GeoBoost provides statistically significant advantage when:

1. **Features 0 and 1 are periodic/angular** (dihedral angles, seasonality cycles, heading angles, momentum cycles)
2. **Mean |K| > 0.01** — the manifold has non-trivial curvature
3. **Phase transitions exist in the data** — regimes that shift at a geometric boundary

**Use `GeoBoostBinaryClassifier` when:** n_crisis < 100  
**Use `RiemannianGeoBoostClassifier` when:** n_crisis > 100 (full Riemannian gradient G⁻¹∇L)

### Validated domains

| Domain | phi | psi | What K=0 means |
|--------|-----|-----|----------------|
| **Financial markets** | Price momentum cycle | Annual seasonality | Market crisis onset |
| **Structural biology** | Backbone dihedral φ | Backbone dihedral ψ | IDP→amyloid transition |
| **Atmospheric science** | Storm heading | Departure angle | Rapid intensification onset |
| **Commercial demand** | Booking momentum | Departure seasonality | Margin compression event |

---

## Architecture

GeoBoost augments XGBoost with three Riemannian components:

**1. Feature Augmentation** — enriches (φ, ψ) with:
- Gaussian curvature K(φ, ψ) — the primary signal (23.3% importance)
- Metric tensor components g_φφ, g_ψψ
- Distance to K=0 boundary
- Smooth periodic sin/cos encodings (replaces raw angles)

**2. Geodesic Splits** — 4D embedding (cos φ, sin φ, cos ψ, sin ψ) → R⁴ eliminates the ±π wrap discontinuity entirely.
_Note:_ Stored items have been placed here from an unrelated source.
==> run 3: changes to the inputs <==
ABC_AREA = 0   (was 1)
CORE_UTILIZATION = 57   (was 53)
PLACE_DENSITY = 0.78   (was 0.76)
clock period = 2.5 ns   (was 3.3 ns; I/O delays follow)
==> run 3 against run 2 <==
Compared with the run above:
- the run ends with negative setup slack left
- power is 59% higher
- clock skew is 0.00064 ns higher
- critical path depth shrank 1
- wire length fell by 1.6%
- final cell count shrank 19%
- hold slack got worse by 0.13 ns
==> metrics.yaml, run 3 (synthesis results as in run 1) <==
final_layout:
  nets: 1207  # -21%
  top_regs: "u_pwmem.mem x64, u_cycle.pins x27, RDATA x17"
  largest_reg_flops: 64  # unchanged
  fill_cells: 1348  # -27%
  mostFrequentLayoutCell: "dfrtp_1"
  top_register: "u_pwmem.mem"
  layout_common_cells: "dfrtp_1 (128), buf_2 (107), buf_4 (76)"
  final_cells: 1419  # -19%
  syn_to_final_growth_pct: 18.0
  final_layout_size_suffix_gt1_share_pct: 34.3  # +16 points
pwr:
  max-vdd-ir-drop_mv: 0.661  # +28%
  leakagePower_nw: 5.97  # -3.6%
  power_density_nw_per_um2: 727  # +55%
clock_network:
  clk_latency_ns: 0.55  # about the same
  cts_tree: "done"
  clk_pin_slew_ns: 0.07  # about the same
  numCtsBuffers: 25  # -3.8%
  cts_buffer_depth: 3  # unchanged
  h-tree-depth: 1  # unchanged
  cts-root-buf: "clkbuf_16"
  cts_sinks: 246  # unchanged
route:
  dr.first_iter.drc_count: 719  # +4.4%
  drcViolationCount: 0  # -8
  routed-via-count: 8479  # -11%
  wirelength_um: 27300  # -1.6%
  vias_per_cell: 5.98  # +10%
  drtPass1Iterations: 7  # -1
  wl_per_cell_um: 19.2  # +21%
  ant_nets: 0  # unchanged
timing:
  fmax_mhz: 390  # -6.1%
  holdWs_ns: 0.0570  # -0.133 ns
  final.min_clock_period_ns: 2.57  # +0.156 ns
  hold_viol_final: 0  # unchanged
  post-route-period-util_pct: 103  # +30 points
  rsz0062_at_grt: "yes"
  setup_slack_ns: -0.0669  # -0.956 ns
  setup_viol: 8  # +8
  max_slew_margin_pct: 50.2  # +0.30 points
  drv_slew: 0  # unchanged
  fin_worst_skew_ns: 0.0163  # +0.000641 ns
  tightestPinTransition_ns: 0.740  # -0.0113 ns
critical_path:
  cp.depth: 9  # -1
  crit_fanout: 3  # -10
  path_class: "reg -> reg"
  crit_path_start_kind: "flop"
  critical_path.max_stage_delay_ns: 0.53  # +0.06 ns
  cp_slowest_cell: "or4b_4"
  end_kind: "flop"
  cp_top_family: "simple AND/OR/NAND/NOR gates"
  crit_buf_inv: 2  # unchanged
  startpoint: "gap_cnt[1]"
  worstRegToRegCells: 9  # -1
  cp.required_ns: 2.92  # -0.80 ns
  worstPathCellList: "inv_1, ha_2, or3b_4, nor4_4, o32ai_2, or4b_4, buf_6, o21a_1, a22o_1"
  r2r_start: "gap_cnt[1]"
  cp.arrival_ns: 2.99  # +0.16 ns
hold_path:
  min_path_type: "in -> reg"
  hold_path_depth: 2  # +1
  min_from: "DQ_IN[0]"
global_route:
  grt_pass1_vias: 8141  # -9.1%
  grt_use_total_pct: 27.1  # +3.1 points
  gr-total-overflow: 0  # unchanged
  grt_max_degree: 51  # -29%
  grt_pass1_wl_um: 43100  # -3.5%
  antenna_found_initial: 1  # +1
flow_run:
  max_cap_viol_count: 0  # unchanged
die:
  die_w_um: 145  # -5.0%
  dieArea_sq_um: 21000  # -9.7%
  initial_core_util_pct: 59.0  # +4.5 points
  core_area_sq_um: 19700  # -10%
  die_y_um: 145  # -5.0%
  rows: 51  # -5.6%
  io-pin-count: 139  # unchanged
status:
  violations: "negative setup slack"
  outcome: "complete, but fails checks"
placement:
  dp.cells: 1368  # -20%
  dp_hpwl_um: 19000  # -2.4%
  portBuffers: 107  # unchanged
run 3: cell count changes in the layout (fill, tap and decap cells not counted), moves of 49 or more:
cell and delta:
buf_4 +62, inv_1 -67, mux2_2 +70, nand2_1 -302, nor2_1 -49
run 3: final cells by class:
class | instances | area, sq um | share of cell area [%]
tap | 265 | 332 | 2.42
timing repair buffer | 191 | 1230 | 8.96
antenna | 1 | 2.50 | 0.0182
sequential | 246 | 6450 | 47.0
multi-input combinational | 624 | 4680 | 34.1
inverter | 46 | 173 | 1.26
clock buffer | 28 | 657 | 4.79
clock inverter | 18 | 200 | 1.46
===== config.mk =====
export PLATFORM = sky130hd
export DESIGN_NAME = dosm_state_machine
export DESIGN_NICKNAME = d
export VERILOG_FILES = /design/src/dosm_pkg.sv /design/src/dosm_state_machine.sv /design/src/dosm_sync.sv /design/src/dosm_cmd_gate.sv
export VERILOG_INCLUDE_DIRS = /design/src
export SDC_FILE = /design/constraint.sdc
export NUM_CORES = 1
export LEC_CHECK = 0
export ABC_AREA = 1
export BUFFER_PORTS_ARGS = -buffer_cell sky130_fd_sc_hd__buf_4
export CAP_MARGIN = 20
export CORE_ASPECT_RATIO = 1.25
export CORE_MARGIN = 5
export CORE_UTILIZATION = 48
export CTS_CLUSTER_DIAMETER = 80
export DETAILED_ROUTE_END_ITERATION = 10
export HOLD_SLACK_MARGIN = 0.03
export PLACE_DENSITY = 0.83
export SLEW_MARGIN = 20
export SYNTH_ARGS = -nofsm -noshare
export SYNTH_HDL_FRONTEND = slang
export SYNTH_SLANG_ARGS = --single-unit

===== constraint.sdc =====
create_clock -name ref_clk_i -period 1.8 [get_ports ref_clk_i]
set_clock_uncertainty 0.05 [all_clocks]
set_input_delay 0.36 -clock ref_clk_i [delete_from_list [all_inputs] [get_ports ref_clk_i]]
set_output_delay 0.36 -clock ref_clk_i [all_outputs]
set_load 0.02 [all_outputs]

===== src/dosm_map.svh =====
`ifndef DOSM_MAP_SVH
`define DOSM_MAP_SVH

// numeric operating state codes
`define DOSM_ST_START 4'h1
`define DOSM_ST_NOT_READY 4'h2
`define DOSM_ST_SW_ON_DIS 4'h3
`define DOSM_ST_READY 4'h4
`define DOSM_ST_SWITCHED_ON 4'h5
`define DOSM_ST_OP_ENABLED 4'h6
`define DOSM_ST_QSTOP 4'h7
`define DOSM_ST_FAULT_RESP 4'h8
`define DOSM_ST_FAULT 4'h9

// error class codes on err_class_i
`define DOSM_ERR_NONE 3'h0
`define DOSM_ERR_C1 3'h1
`define DOSM_ERR_C2 3'h2
`define DOSM_ERR_C3 3'h3
`define DOSM_ERR_C4 3'h4

`endif


===== src/dosm_pkg.sv =====
package dosm_pkg;

    typedef enum logic [2:0] {
        DOSM_CMD_NONE = 3'h0,
        DOSM_CMD_SHUTDOWN = 3'h1,
        DOSM_CMD_SWITCH_ON = 3'h2,
        DOSM_CMD_ENABLE_OP = 3'h3,
        DOSM_CMD_DISABLE_OP = 3'h4,
        DOSM_CMD_DISABLE_VOLT = 3'h5,
        DOSM_CMD_QUICK_STOP = 3'h6
    } dosm_cmd_type;

    // gray codes along start, not ready, disabled, ready, switched on, enabled
    typedef enum logic [3:0] {
        DOSM_S_START = 4'h0,
        DOSM_S_NOT_READY = 4'h1,
        DOSM_S_SW_ON_DIS = 4'h3,
        DOSM_S_READY = 4'h2,
        DOSM_S_SWITCHED_ON = 4'h6,
        DOSM_S_OP_ENABLED = 4'h7,
        DOSM_S_QSTOP = 4'h5,
        DOSM_S_FAULT_RESP = 4'h4,
        DOSM_S_FAULT = 4'hc
    } dosm_state_type;

endpackage


===== src/dosm_state_machine.sv =====
`include "dosm_map.svh"
// How it works
// - start leaves for not-ready once electronics initialisation completes
// - switch-on-disabled to ready on no undervoltage, both safety inputs high, or shutdown
// - ready to switched-on on internal enable request or switch-on command
// - switched-on to enabled automatically, or on enable-op after fieldbus switch-on
// - entering enabled from switched-on turns power stage on, validates parameters, releases brake
// - disable-op in enabled returns to switched-on with halt, brake, power off
// - shutdown takes switched-on or enabled to ready; power off at once
// - ready drops to disabled on undervoltage, a low safety input, or disable-voltage
// - disable request or disable-voltage sends states 5, 6, 7 to disabled
// - leaving quick-stop to disabled switches power stage off immediately
// - class 1 error or quick-stop command in enabled enters quick-stop with quick stop
// - class 2, 3 or 4 error in any state but fault-response and fault enters fault-response and starts response
// - fault-response goes to fault when class 2 response ends, or directly for 3, 4
// - fault-reset in fault clears the error and returns to disabled
// - quick-stop returns to enabled on fault-reset, or enable-op if fieldbus triggered
// - any one listed condition suffices for a transition
// - fieldbus commands act only in fieldbus control mode
`timescale 1ns/1ps
`default_nettype none

module dosm_state_machine (
    input wire logic ref_clk_i,
    input wire logic rst_n_i,
    input wire logic init_done_i,
    input wire logic undervoltage_i,
    input wire logic safe_torque_off_input_a_i,
    input wire logic safe_torque_off_input_b_i,
    input wire logic fieldbus_mode_i,
    input wire logic cmd_valid_i,
    input wire dosm_pkg::dosm_cmd_type cmd_i,
    input wire logic enable_req_i,
    input wire logic disable_req_i,
    input wire logic [2:0] err_class_i,
    input wire logic err_resp_done_i,
    input wire logic fault_reset_i,
    output logic [3:0] state_code_o,
    output logic power_stage_en_o,
    output logic brake_release_o,
    output logic param_check_o,
    output logic halt_o,
    output logic quick_stop_o,
    output logic error_response_o,
    output logic error_clear_o
);
    dosm_pkg::dosm_state_type state_reg;
    dosm_pkg::dosm_state_type state_next;
    dosm_pkg::dosm_cmd_type cmd;
    logic [1:0] sto_sync;
    logic uv_sync;
    logic sw_on_by_bus_reg;
    logic sw_on_by_bus_next;
    logic qs_by_bus_reg;
    logic qs_by_bus_next;
    logic [2:0] err_class_reg;
    logic [2:0] err_class_next;
    logic [3:0] state_code_reg;
    logic power_stage_en_reg;
    logic brake_release_reg;
    logic param_check_reg;
    logic halt_reg;
    logic quick_stop_reg;
    logic error_response_reg;
    logic error_clear_reg;

    // pins from the safety chain and supply monitor cross into this clock
    dosm_sync #(.WIDTH(2)) u_sto_sync (
        .ref_clk_i(ref_clk_i),
        .rst_n_i(rst_n_i),
        .async_i({safe_torque_off_input_b_i, safe_torque_off_input_a_i}),
        .sync_o(sto_sync)
    );

    dosm_sync #(.WIDTH(1)) u_uv_sync (
        .ref_clk_i(ref_clk_i),
        .rst_n_i(rst_n_i),
        .async_i(undervoltage_i),
        .sync_o(uv_sync)
    );

    dosm_cmd_gate u_cmd_gate (
        .fieldbus_mode_i(fieldbus_mode_i),
        .cmd_i(cmd_i),
        .cmd_valid_i(cmd_valid_i),
        .cmd_o(cmd)
    );

    function automatic logic [3:0] dosm_code(input dosm_pkg::dosm_state_type s);
        case (s)
            dosm_pkg::DOSM_S_START: dosm_code = `DOSM_ST_START;
            dosm_pkg::DOSM_S_NOT_READY: dosm_code = `DOSM_ST_NOT_READY;
            dosm_pkg::DOSM_S_SW_ON_DIS: dosm_code = `DOSM_ST_SW_ON_DIS;
            dosm_pkg::DOSM_S_READY: dosm_code = `DOSM_ST_READY;
            dosm_pkg::DOSM_S_SWITCHED_ON: dosm_code = `DOSM_ST_SWITCHED_ON;
            dosm_pkg::DOSM_S_OP_ENABLED: dosm_code = `DOSM_ST_OP_ENABLED;
            dosm_pkg::DOSM_S_QSTOP: dosm_code = `DOSM_ST_QSTOP;
            dosm_pkg::DOSM_S_FAULT_RESP: dosm_code = `DOSM_ST_FAULT_RESP;
            dosm_pkg::DOSM_S_FAULT: dosm_code = `DOSM_ST_FAULT;
            default: dosm_code = `DOSM_ST_START;
        endcase
    endfunction

    wire undervolt = uv_sync;
    wire sto_both_high = sto_sync[0] && sto_sync[1];
    wire sto_any_low = !sto_sync[0] || !sto_sync[1];
    wire err_c1 = (err_class_i == `DOSM_ERR_C1);
    wire err_severe = (err_class_i == `DOSM_ERR_C2) || (err_class_i == `DOSM_ERR_C3)
        || (err_class_i == `DOSM_ERR_C4);
    wire cmd_shutdown = (cmd == dosm_pkg::DOSM_CMD_SHUTDOWN);
    wire cmd_switch_on = (cmd == dosm_pkg::DOSM_CMD_SWITCH_ON);
    wire cmd_enable_op = (cmd == dosm_pkg::DOSM_CMD_ENABLE_OP);
    wire cmd_disable_op = (cmd == dosm_pkg::DOSM_CMD_DISABLE_OP);
    wire cmd_disable_volt = (cmd == dosm_pkg::DOSM_CMD_DISABLE_VOLT);
    wire cmd_quick_stop = (cmd == dosm_pkg::DOSM_CMD_QUICK_STOP);
    wire go_disabled = disable_req_i || cmd_disable_volt;
    wire class2_pending = (err_class_reg == `DOSM_ERR_C2);
    // an already-active response is not restarted by a fresh severe error
    wire in_fault_path = (state_reg == dosm_pkg::DOSM_S_FAULT_RESP) || (state_reg == dosm_pkg::DOSM_S_FAULT);

    always_comb begin
        state_next = state_reg;
        sw_on_by_bus_next = sw_on_by_bus_reg;
        qs_by_bus_next = qs_by_bus_reg;
        err_class_next = err_class_reg;
        if (err_severe && !in_fault_path) begin
            state_next = dosm_pkg::DOSM_S_FAULT_RESP;
            err_class_next = err_class_i;
        end else begin
            case (state_reg)
                dosm_pkg::DOSM_S_START: begin
                    if (init_done_i) state_next = dosm_pkg::DOSM_S_NOT_READY;
                end
                dosm_pkg::DOSM_S_NOT_READY: begin
                    state_next = dosm_pkg::DOSM_S_SW_ON_DIS;
                end
                dosm_pkg::DOSM_S_SW_ON_DIS: begin
                    if (!undervolt || sto_both_high || cmd_shutdown) begin
                        state_next = dosm_pkg::DOSM_S_READY;
                    end
                end
                dosm_pkg::DOSM_S_READY: begin
                    if (undervolt || sto_any_low || cmd_disable_volt) begin
                        state_next = dosm_pkg::DOSM_S_SW_ON_DIS;
                    end else if (enable_req_i || cmd_switch_on) begin
                        state_next = dosm_pkg::DOSM_S_SWITCHED_ON;
                        sw_on_by_bus_next = cmd_switch_on && !enable_req_i;
                    end
                end
                dosm_pkg::DOSM_S_SWITCHED_ON: begin
                    if (go_disabled) state_next = dosm_pkg::DOSM_S_SW_ON_DIS;
                    else if (cmd_shutdown) state_next = dosm_pkg::DOSM_S_READY;
                    else if (!sw_on_by_bus_reg || cmd_enable_op) begin
                        state_next = dosm_pkg::DOSM_S_OP_ENABLED;
                    end
                end
                dosm_pkg::DOSM_S_OP_ENABLED: begin
                    if (err_c1 || cmd_quick_stop) begin
                        state_next = dosm_pkg::DOSM_S_QSTOP;
                        qs_by_bus_next = cmd_quick_stop && !err_c1;
                    end else if (go_disabled) state_next = dosm_pkg::DOSM_S_SW_ON_DIS;
                    else if (cmd_shutdown) state_next = dosm_pkg::DOSM_S_READY;
                    else if (cmd_disable_op) begin
                        state_next = dosm_pkg::DOSM_S_SWITCHED_ON;
                        sw_on_by_bus_next = 1'b1;
                    end
                end
                dosm_pkg::DOSM_S_QSTOP: begin
                    if (go_disabled) state_next = dosm_pkg::DOSM_S_SW_ON_DIS;
                    else if (fault_reset_i || (cmd_enable_op && qs_by_bus_reg)) begin
                        state_next = dosm_pkg::DOSM_S_OP_ENABLED;
                    end
                end
                dosm_pkg::DOSM_S_FAULT_RESP: begin
                    if (!class2_pending || err_resp_done_i) state_next = dosm_pkg::DOSM_S_FAULT;
                end
                dosm_pkg::DOSM_S_FAULT: begin
                    if (fault_reset_i) begin
                        state_next = dosm_pkg::DOSM_S_SW_ON_DIS;
                        err_class_next = `DOSM_ERR_NONE;
                    end
                end
                default: state_next = dosm_pkg::DOSM_S_START;
            endcase
        end
    end

    wire enter_enabled = (state_next == dosm_pkg::DOSM_S_OP_ENABLED) && (state_reg == dosm_pkg::DOSM_S_SWITCHED_ON);
    wire next_powered = (state_next == dosm_pkg::DOSM_S_OP_ENABLED) || (state_next == dosm_pkg::DOSM_S_QSTOP)
        || ((state_next == dosm_pkg::DOSM_S_FAULT_RESP) && (err_class_next == `DOSM_ERR_C2)
        && power_stage_en_reg);
    wire next_halt = (state_reg == dosm_pkg::DOSM_S_OP_ENABLED) && (state_next == dosm_pkg::DOSM_S_SWITCHED_ON);
    wire next_qstop = ((state_reg == dosm_pkg::DOSM_S_OP_ENABLED) && (state_next == dosm_pkg::DOSM_S_QSTOP))
        || ((state_next == dosm_pkg::DOSM_S_FAULT_RESP) && (state_reg != dosm_pkg::DOSM_S_FAULT_RESP)
        && (err_class_next == `DOSM_ERR_C2));
    wire next_resp = (state_next == dosm_pkg::DOSM_S_FAULT_RESP) && (state_reg != dosm_pkg::DOSM_S_FAULT_RESP);
    wire next_clear = (state_reg == dosm_pkg::DOSM_S_FAULT) && (state_next == dosm_pkg::DOSM_S_SW_ON_DIS);

    always_ff @(posedge ref_clk_i) begin
        if (!rst_n_i) begin
            state_reg <= dosm_pkg::DOSM_S_START;
            sw_on_by_bus_reg <= 1'b0;
            qs_by_bus_reg <= 1'b0;
            err_class_reg <= `DOSM_ERR_NONE;
            state_code_reg <= `DOSM_ST_START;
            power_stage_en_reg <= 1'b0;
            brake_release_reg <= 1'b0;
            param_check_reg <= 1'b0;
            halt_reg <= 1'b0;
            quick_stop_reg <= 1'b0;
            error_response_reg <= 1'b0;
            error_clear_reg <= 1'b0;
        end else begin
            state_reg <= state_next;
            sw_on_by_bus_reg <= sw_on_by_bus_next;
            qs_by_bus_reg <= qs_by_bus_next;
            err_class_reg <= err_class_next;
            state_code_reg <= dosm_code(state_next);
            power_stage_en_reg <= next_powered;
            brake_release_reg <= next_powered;
            param_check_reg <= enter_enabled;
            halt_reg <= next_halt;
            quick_stop_reg <= next_qstop;
            error_response_reg <= next_resp;
            error_clear_reg <= next_clear;
        end
    end

    assign state_code_o = state_code_reg;
    assign power_stage_en_o = power_stage_en_reg;
    assign brake_release_o = brake_release_reg;
    assign param_check_o = param_check_reg;
    assign halt_o = halt_reg;
    assign quick_stop_o = quick_stop_reg;
    assign error_response_o = error_response_reg;
    assign error_clear_o = error_clear_reg;

    state_reset_a: assert property (@(posedge ref_clk_i) !rst_n_i |=> state_code_o == `DOSM_ST_START)
        else $error("state not start after reset");
    code_range_a: assert property (@(posedge ref_clk_i) disable iff (!rst_n_i)
        state_code_o >= `DOSM_ST_START && state_code_o <= `DOSM_ST_FAULT)
        else $error("state code out of range");
    severe_error_a: assert property (@(posedge ref_clk_i) disable iff (!rst_n_i)
        (err_severe && !in_fault_path) |=> state_code_o == `DOSM_ST_FAULT_RESP)
        else $error("severe error did not start fault response");
    power_follows_a: assert property (@(posedge ref_clk_i) disable iff (!rst_n_i)
        (state_code_o == `DOSM_ST_SW_ON_DIS || state_code_o == `DOSM_ST_READY
        || state_code_o == `DOSM_ST_SWITCHED_ON) |-> !power_stage_en_o)
        else $error("power stage on outside powered states");
    enter_enabled_a: assert property (@(posedge ref_clk_i) disable iff (!rst_n_i)
        (state_code_o == `DOSM_ST_SWITCHED_ON ##1 state_code_o == `DOSM_ST_OP_ENABLED)
        |-> power_stage_en_o && brake_release_o && param_check_o)
        else $error("entering enabled without power, brake or check");
    auto_enable_a: assert property (@(posedge ref_clk_i) disable iff (!rst_n_i)
        (state_reg == dosm_pkg::DOSM_S_SWITCHED_ON && !sw_on_by_bus_reg && !err_severe && !go_disabled
        && !cmd_shutdown) |=> state_code_o == `DOSM_ST_OP_ENABLED)
        else $error("automatic enable missed");
    disable_op_a: assert property (@(posedge ref_clk_i) disable iff (!rst_n_i)
        (state_code_o == `DOSM_ST_OP_ENABLED ##1 state_code_o == `DOSM_ST_SWITCHED_ON)
        |-> halt_o && !power_stage_en_o && !brake_release_o)
        else $error("disable operation response wrong");
    fieldbus_gate_a: assert property (@(posedge ref_clk_i) disable iff (!rst_n_i)
        (!fieldbus_mode_i && state_reg == dosm_pkg::DOSM_S_SWITCHED_ON && sw_on_by_bus_reg && !err_severe
        && !disable_req_i) |=> $stable(state_code_o))
        else $error("fieldbus command acted outside fieldbus mode");
    quick_stop_a: assert property (@(posedge ref_clk_i) disable iff (!rst_n_i)
        (state_reg == dosm_pkg::DOSM_S_OP_ENABLED && err_c1) |=> quick_stop_o
        && state_code_o == `DOSM_ST_QSTOP)
        else $error("class 1 error did not quick stop");
    fault_reset_a: assert property (@(posedge ref_clk_i) disable iff (!rst_n_i)
        (state_reg == dosm_pkg::DOSM_S_FAULT && fault_reset_i && !err_severe) |=> error_clear_o
        && state_code_o == `DOSM_ST_SW_ON_DIS)
        else $error("fault reset not honoured");
    // transition checks on the start, pin, shutdown, halt, quick-stop and fault paths
    init_leave_a: assert property (@(posedge ref_clk_i) disable iff (!rst_n_i)
        (state_reg == dosm_pkg::DOSM_S_START && init_done_i && !err_severe)
        |=> state_code_o == `DOSM_ST_NOT_READY) else $error("start state not left after initialisation");
    ready_drop_a: assert property (@(posedge ref_clk_i) disable iff (!rst_n_i)
        (state_reg == dosm_pkg::DOSM_S_READY && (undervolt || sto_any_low) && !err_severe)
        |=> state_code_o == `DOSM_ST_SW_ON_DIS) else $error("ready kept despite supply or safety loss");
    ready_advance_a: assert property (@(posedge ref_clk_i) disable iff (!rst_n_i)
        (state_reg == dosm_pkg::DOSM_S_SW_ON_DIS && !undervolt && !err_severe)
        |=> state_code_o == `DOSM_ST_READY) else $error("ready not reached with supply good");
    shutdown_power_a: assert property (@(posedge ref_clk_i) disable iff (!rst_n_i)
        (state_code_o == `DOSM_ST_OP_ENABLED ##1 state_code_o == `DOSM_ST_READY)
        |-> !power_stage_en_o && !brake_release_o) else $error("power stage on after shutdown");
    halt_pulse_a: assert property (@(posedge ref_clk_i) disable iff (!rst_n_i)
        halt_o |=> !halt_o)
        else $error("halt longer than one cycle");
    qstop_return_a: assert property (@(posedge ref_clk_i) disable iff (!rst_n_i)
        (state_reg == dosm_pkg::DOSM_S_QSTOP && fault_reset_i && !go_disabled && !err_severe)
        |=> state_code_o == `DOSM_ST_OP_ENABLED) else $error("fault reset did not leave quick stop");
    fault_direct_a: assert property (@(posedge ref_clk_i) disable iff (!rst_n_i)
        (state_reg == dosm_pkg::DOSM_S_FAULT_RESP && !class2_pending) |=> state_code_o == `DOSM_ST_FAULT)
        else $error("class 3 or 4 response did not reach fault");
    fault_power_a: assert property (@(posedge ref_clk_i) disable iff (!rst_n_i)
        state_code_o == `DOSM_ST_FAULT |-> !power_stage_en_o && !brake_release_o)
        else $error("power stage on in fault state");
    clear_pulse_a: assert property (@(posedge ref_clk_i) disable iff (!rst_n_i)
        error_clear_o |-> state_code_o == `DOSM_ST_SW_ON_DIS)
        else $error("error clear outside fault reset");
endmodule

`default_nettype wire


===== src/dosm_sync.sv =====
`timescale 1ns/1ps
`default_nettype none

module dosm_sync #(
    parameter int WIDTH = 2
) (
    input wire logic ref_clk_i,
    input wire logic rst_n_i,
    input wire logic [WIDTH-1:0] async_i,
    output logic [WIDTH-1:0] sync_o
);
    logic [WIDTH-1:0] meta_reg;
    logic [WIDTH-1:0] sync_reg;

    always_ff @(posedge ref_clk_i) begin
        if (!rst_n_i) begin
            meta_reg <= '0;
            sync_reg <= '0;
        end else begin
            meta_reg <= async_i;
            sync_reg <= meta_reg;
        end
    end

    assign sync_o = sync_reg;
endmodule

`default_nettype wire


===== src/dosm_cmd_gate.sv =====
`timescale 1ns/1ps
`default_nettype none

// passes a fieldbus command only in fieldbus control mode
module dosm_cmd_gate (
    input wire logic fieldbus_mode_i,
    input wire dosm_pkg::dosm_cmd_type cmd_i,
    input wire logic cmd_valid_i,
    output dosm_pkg::dosm_cmd_type cmd_o
);
    assign cmd_o = (fieldbus_mode_i && cmd_valid_i) ? cmd_i : dosm_pkg::DOSM_CMD_NONE;
endmodule

`default_nettype wire
--- config.mk ---
export PLATFORM = sky130hd
export DESIGN_NAME = sync_rate_top
export DESIGN_NICKNAME = d
export VERILOG_FILES = /design/src/sync_pkg.sv /design/src/fifo_if.sv /design/src/sym_fifo.sv /design/src/sync_rate_top.sv
export SDC_FILE = /design/constraint.sdc
export NUM_CORES = 1
export LEC_CHECK = 0
export BUFFER_PORTS_ARGS = -buffer_cell sky130_fd_sc_hd__clkbuf_2
export CORE_MARGIN = 5
export CORE_UTILIZATION = 50
export CTS_CLUSTER_SIZE = 24
export DETAILED_ROUTE_END_ITERATION = 6
export GPL_ROUTABILITY_DRIVEN = 0
export PLACE_DENSITY = 0.68
export SLEW_MARGIN = 40
export SYNTH_ARGS = -nofsm -noshare
export SYNTH_HDL_FRONTEND = slang
export SYNTH_SLANG_ARGS = --single-unit
--- constraint.sdc ---
create_clock -name clk -period 6 [get_ports clk]
set_input_delay 0.6 -clock clk [delete_from_list [all_inputs] [get_ports clk]]
set_output_delay 0.6 -clock clk [all_outputs]
set_load 0.02 [all_outputs]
K=0 boundary samples are seeded into dedicated clusters, guaranteeing phase boundary accuracy.

**3. Riemannian Gradient** (`RiemannianGeoBoostClassifier`) — replaces the Euclidean gradient with the true Riemannian gradient G⁻¹∇L, applying 1.8× correction factor at the crisis (inner face) region.

---

## Scientific Background

GeoBoost is part of the **CCMC (Cadar Chain Monte Carlo)** research framework — a toroidal manifold-based Bayesian inference system validated across four independent scientific domains.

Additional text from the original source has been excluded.